- Theatrical release poster
- Directed by: Michelle Danner
- Written by: John Buffalo Mailer
- Produced by: Ed Cha; Michelle Danner; Brian Drillinger; Alexandra Guarnieri;
- Starring: Norman Reedus; Martha Higareda;
- Cinematography: Sandra Valde-Hansen
- Edited by: Christian Kinnard
- Music by: Jeff Beal
- Production company: All in Films
- Distributed by: Gravitas Ventures Freestyle Releasing
- Release dates: October 20, 2012 (Hollywood Film Festival); June 7, 2013 (United States);
- Running time: 85 minutes
- Country: United States
- Language: English
- Budget: $2 million
- Box office: $8,437

= Hello Herman =

American drama film by Michelle Danner

Hello, Herman is a 2012 American drama film directed by Michelle Danner, written by John Buffalo Mailer, and starring Norman Reedus, Garrett Backstrom, Rob Estes and Martha Higareda. It premiered at the 16th Annual Hollywood Film Festival on October 20, 2012.

==Plot==

Set in the not-so-distant-future, in the United States, sixteen-year-old Herman Howards makes a fateful decision. He enters his suburban school and kills thirty-nine students, two teachers, and a police officer. Just before his arrest he emails his idol, famous journalist Lax Morales, sending him clips of the shootings captured with Herman's own digital camera. In the clips Herman tells Lax, "I want to tell my story on your show". Lax, haunted by his own past, is now face to face with Herman. Herman is executed in the electric chair. The movie explores why and how a massacre like this can happen in our society, desensitizing in America, youth violence and bullying, the impact the media has on our individual quest for fame, and ultimately our need for connection.

==Reception==
 Metacritic has given the film a weighted average score of 27/100, based on 5 reviews, indicating "generally unfavorable" reviews.
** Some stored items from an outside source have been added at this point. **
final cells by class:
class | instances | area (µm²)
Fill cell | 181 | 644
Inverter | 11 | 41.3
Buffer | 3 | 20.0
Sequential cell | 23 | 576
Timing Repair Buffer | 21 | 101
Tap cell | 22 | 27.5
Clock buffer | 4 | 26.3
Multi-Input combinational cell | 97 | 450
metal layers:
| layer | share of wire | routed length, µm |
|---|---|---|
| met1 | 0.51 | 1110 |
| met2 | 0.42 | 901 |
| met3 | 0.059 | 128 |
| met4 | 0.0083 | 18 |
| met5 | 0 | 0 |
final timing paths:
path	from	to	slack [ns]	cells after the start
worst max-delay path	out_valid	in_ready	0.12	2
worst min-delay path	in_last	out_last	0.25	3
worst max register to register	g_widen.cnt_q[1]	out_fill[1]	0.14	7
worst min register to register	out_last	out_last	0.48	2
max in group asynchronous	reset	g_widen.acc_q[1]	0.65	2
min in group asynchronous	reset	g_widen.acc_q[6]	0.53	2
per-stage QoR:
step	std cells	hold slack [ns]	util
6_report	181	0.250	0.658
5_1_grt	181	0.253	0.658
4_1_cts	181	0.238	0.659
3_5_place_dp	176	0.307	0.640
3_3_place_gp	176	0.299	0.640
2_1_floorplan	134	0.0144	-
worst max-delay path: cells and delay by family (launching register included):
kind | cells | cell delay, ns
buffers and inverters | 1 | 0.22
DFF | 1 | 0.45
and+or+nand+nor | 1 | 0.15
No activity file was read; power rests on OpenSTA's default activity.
File: src/rtl/decode_pkg.sv
// ----------------------------------------------------------------------------
// decode_pkg
// Shared definitions for the RV32I decode stage and the execute-stage ALU:
//   alu_op_e        4-bit ALU opcode consumed by execute
//   opa_sel_e       operand-A source select (rs1 / pc / zero)
//   opb_sel_e       operand-B source select (rs2 / imm)
//   imm_fmt_e       immediate format selected by imm_gen
//   decode_bundle_t registered bundle handed from decode to execute
//   OPC_*           RV32I major opcodes
//   alu_op_from_funct3  funct3 (+ alternate bit) -> ALU opcode
// ----------------------------------------------------------------------------
package decode_pkg;

    localparam int XLEN_W = 32;
    localparam int REG_AW = 5;

    typedef enum logic [3:0] {
        ALU_ADD  = 4'd0,
        ALU_SUB  = 4'd1,
        ALU_SLT  = 4'd2,
        ALU_SLTU = 4'd3,
        ALU_XOR  = 4'd4,
        ALU_OR   = 4'd5,
        ALU_AND  = 4'd6,
        ALU_SLL  = 4'd7,
        ALU_SRL  = 4'd8,
        ALU_SRA  = 4'd9
    } alu_op_e;

    typedef enum logic [1:0] {
        OPA_RS1  = 2'd0,
        OPA_PC   = 2'd1,
        OPA_ZERO = 2'd2
    } opa_sel_e;

    typedef enum logic {
        OPB_RS2 = 1'b0,
        OPB_IMM = 1'b1
    } opb_sel_e;

    typedef enum logic [2:0] {
        IMM_NONE = 3'd0,
        IMM_I    = 3'd1,
        IMM_S    = 3'd2,
        IMM_B    = 3'd3,
        IMM_U    = 3'd4,
        IMM_J    = 3'd5
    } imm_fmt_e;

    localparam logic [6:0] OPC_OP     = 7'b0110011;
    localparam logic [6:0] OPC_OP_IMM = 7'b0010011;
    localparam logic [6:0] OPC_LOAD   = 7'b0000011;
    localparam logic [6:0] OPC_STORE  = 7'b0100011;
    localparam logic [6:0] OPC_BRANCH = 7'b1100011;
    localparam logic [6:0] OPC_LUI    = 7'b0110111;
    localparam logic [6:0] OPC_AUIPC  = 7'b0010111;
    localparam logic [6:0] OPC_JAL    = 7'b1101111;
    localparam logic [6:0] OPC_JALR   = 7'b1100111;

    typedef struct packed {
        alu_op_e             alu_op;
        opa_sel_e            opa_sel;
        opb_sel_e            opb_sel;
        logic [XLEN_W-1:0]   imm;
        logic [REG_AW-1:0]   rs1_addr;
        logic [REG_AW-1:0]   rs2_addr;
        logic [REG_AW-1:0]   rd_addr;
        logic                rd_wren;
        logic                mem_rden;
        logic                mem_wren;
        logic                br_en;
        logic                jmp_en;
    } decode_bundle_t;

    // The alternate bit picks SUB over ADD and SRA over SRL; callers decide
    // whether instr[30] is meaningful for the instruction class.
    function automatic alu_op_e alu_op_from_funct3(input logic [2:0] funct3,
                                                   input logic       alt);
        case (funct3)
            3'b000:  return alt ? ALU_SUB : ALU_ADD;
            3'b001:  return ALU_SLL;
            3'b010:  return ALU_SLT;
            3'b011:  return ALU_SLTU;
            3'b100:  return ALU_XOR;
            3'b101:  return alt ? ALU_SRA : ALU_SRL;
            3'b110:  return ALU_OR;
            default: return ALU_AND;
        endcase
    endfunction

endpackage

File: src/rtl/imm_gen.sv
// ----------------------------------------------------------------------------
// imm_gen
// Combinational RV32I immediate generator. The format is chosen from the
// major opcode, then the instruction bits are scattered and sign-extended.
// Formats without an immediate (R-type, unknown opcodes) produce zero.
// Ports:
//   instr  in  32  instruction word
//   imm    out 32  sign-extended immediate (I/S/B/U/J)
// ----------------------------------------------------------------------------
module imm_gen
    import decode_pkg::*;
(
    input  logic [31:0] instr,
    output logic [31:0] imm
);

    imm_fmt_e fmt;

    // Map the major opcode to the immediate format it uses.
    always_comb begin
        fmt = IMM_NONE;
        case (instr[6:0])
            OPC_OP_IMM, OPC_LOAD, OPC_JALR: fmt = IMM_I;
            OPC_STORE:                      fmt = IMM_S;
            OPC_BRANCH:                     fmt = IMM_B;
            OPC_LUI, OPC_AUIPC:             fmt = IMM_U;
            OPC_JAL:                        fmt = IMM_J;
            default:                        fmt = IMM_NONE;
        endcase
    end

    // Assemble the immediate; B and J offsets are halfword-aligned so bit 0 is zero.
    always_comb begin
        imm = '0;
        case (fmt)
            IMM_I: imm = {{20{instr[31]}}, instr[31:20]};
            IMM_S: imm = {{20{instr[31]}}, instr[31:25], instr[11:7]};
            IMM_B: imm = {{19{instr[31]}}, instr[31], instr[7], instr[30:25], instr[11:8], 1'b0};
            IMM_U: imm = {instr[31:12], 12'b0};
            IMM_J: imm = {{11{instr[31]}}, instr[31], instr[19:12], instr[20], instr[30:21], 1'b0};
            default: imm = '0;
        endcase
    end

endmodule
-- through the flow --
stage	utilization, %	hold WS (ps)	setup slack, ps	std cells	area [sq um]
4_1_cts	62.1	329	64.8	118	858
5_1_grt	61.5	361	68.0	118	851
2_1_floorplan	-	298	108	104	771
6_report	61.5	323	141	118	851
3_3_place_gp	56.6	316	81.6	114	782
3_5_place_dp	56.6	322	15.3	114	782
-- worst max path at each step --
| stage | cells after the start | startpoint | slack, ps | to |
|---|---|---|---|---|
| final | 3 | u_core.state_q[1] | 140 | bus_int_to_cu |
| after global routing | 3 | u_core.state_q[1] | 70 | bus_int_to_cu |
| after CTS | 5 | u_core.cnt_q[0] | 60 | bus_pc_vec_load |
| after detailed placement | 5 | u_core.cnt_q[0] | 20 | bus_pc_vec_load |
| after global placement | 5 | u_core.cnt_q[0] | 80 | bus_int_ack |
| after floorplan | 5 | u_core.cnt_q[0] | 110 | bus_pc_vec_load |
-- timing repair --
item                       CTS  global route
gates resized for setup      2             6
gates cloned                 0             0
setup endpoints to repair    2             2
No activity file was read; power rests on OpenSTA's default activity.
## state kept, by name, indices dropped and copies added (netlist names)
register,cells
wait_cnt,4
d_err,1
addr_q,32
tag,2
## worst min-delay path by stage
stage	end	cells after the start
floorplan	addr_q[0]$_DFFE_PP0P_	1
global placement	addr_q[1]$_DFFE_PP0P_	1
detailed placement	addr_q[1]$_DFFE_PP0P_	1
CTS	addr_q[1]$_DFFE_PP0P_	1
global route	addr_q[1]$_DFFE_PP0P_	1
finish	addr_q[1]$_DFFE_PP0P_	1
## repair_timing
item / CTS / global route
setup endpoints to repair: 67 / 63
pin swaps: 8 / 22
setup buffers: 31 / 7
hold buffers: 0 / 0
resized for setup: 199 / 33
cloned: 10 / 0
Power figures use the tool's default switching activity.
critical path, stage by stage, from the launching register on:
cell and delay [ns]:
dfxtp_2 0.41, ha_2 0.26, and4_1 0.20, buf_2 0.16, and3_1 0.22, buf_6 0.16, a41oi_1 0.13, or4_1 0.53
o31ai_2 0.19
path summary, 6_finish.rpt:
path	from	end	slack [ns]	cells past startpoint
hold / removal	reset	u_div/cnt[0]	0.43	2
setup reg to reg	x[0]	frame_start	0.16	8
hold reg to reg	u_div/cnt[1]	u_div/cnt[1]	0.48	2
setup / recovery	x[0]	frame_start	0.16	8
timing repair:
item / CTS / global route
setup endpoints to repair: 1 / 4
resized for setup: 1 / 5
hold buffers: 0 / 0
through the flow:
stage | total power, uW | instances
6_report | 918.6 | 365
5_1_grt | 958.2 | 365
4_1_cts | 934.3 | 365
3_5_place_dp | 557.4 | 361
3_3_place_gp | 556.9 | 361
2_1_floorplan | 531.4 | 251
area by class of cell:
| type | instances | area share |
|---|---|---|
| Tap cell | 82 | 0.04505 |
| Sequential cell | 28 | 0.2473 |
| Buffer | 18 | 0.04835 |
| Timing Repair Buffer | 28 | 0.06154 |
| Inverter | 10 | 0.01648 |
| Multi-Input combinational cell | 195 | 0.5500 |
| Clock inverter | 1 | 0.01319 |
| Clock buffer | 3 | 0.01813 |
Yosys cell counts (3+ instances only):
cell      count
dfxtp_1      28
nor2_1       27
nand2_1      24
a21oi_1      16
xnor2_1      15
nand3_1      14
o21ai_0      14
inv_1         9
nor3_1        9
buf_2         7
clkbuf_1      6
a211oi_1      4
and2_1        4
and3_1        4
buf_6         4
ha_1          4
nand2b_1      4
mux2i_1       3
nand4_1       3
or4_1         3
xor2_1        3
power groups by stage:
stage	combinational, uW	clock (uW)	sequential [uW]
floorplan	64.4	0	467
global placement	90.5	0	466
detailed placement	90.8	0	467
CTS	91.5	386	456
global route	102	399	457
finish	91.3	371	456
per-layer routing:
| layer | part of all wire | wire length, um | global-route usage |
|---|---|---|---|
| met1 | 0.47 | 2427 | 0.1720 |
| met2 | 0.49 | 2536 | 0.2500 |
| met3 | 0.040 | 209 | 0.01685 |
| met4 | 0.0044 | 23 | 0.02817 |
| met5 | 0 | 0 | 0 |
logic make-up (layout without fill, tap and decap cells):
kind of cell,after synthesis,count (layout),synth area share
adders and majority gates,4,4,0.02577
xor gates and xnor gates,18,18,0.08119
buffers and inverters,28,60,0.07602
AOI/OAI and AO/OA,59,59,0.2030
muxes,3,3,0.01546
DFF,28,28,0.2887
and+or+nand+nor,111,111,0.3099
Sam Adams of Time Out New York said that the most fitting punishment for Hello Herman was to simply ignore its existence: "it barely tries to offer insight into its much-debated subject, content to rip the scab off an ever-fresh wound for the sake of controversy." The Los Angeles Timess Amy Nicholson wrote about the incompetence of the director: "we're not sure what director Michelle Danner, who plays Herman's defensive mother in an uncredited role, wants us to get besides a reminder that angry boys act out for a host of half-defined reasons." The Village Voices Rob Staeger stated that "the dialogue is all surface: emotions are laid out on the autopsy table for the audience to dissect and analyze, but rarely feel." The New York Timess Jeannette Catsoulis finds that "pointing at everything and elucidating nothing, Hello Herman arrives freighted with the anti-bullying agenda of its director, Michelle Danner." In contrast to other critics, Sam Kashner of Vanity Fair said that “Hello Herman is a powerful and important work, a darkly brilliant tone poem about America’s tango with violence and fame. Herman will get under your skin. He may even follow you home. What is certain is you won’t soon forget him.”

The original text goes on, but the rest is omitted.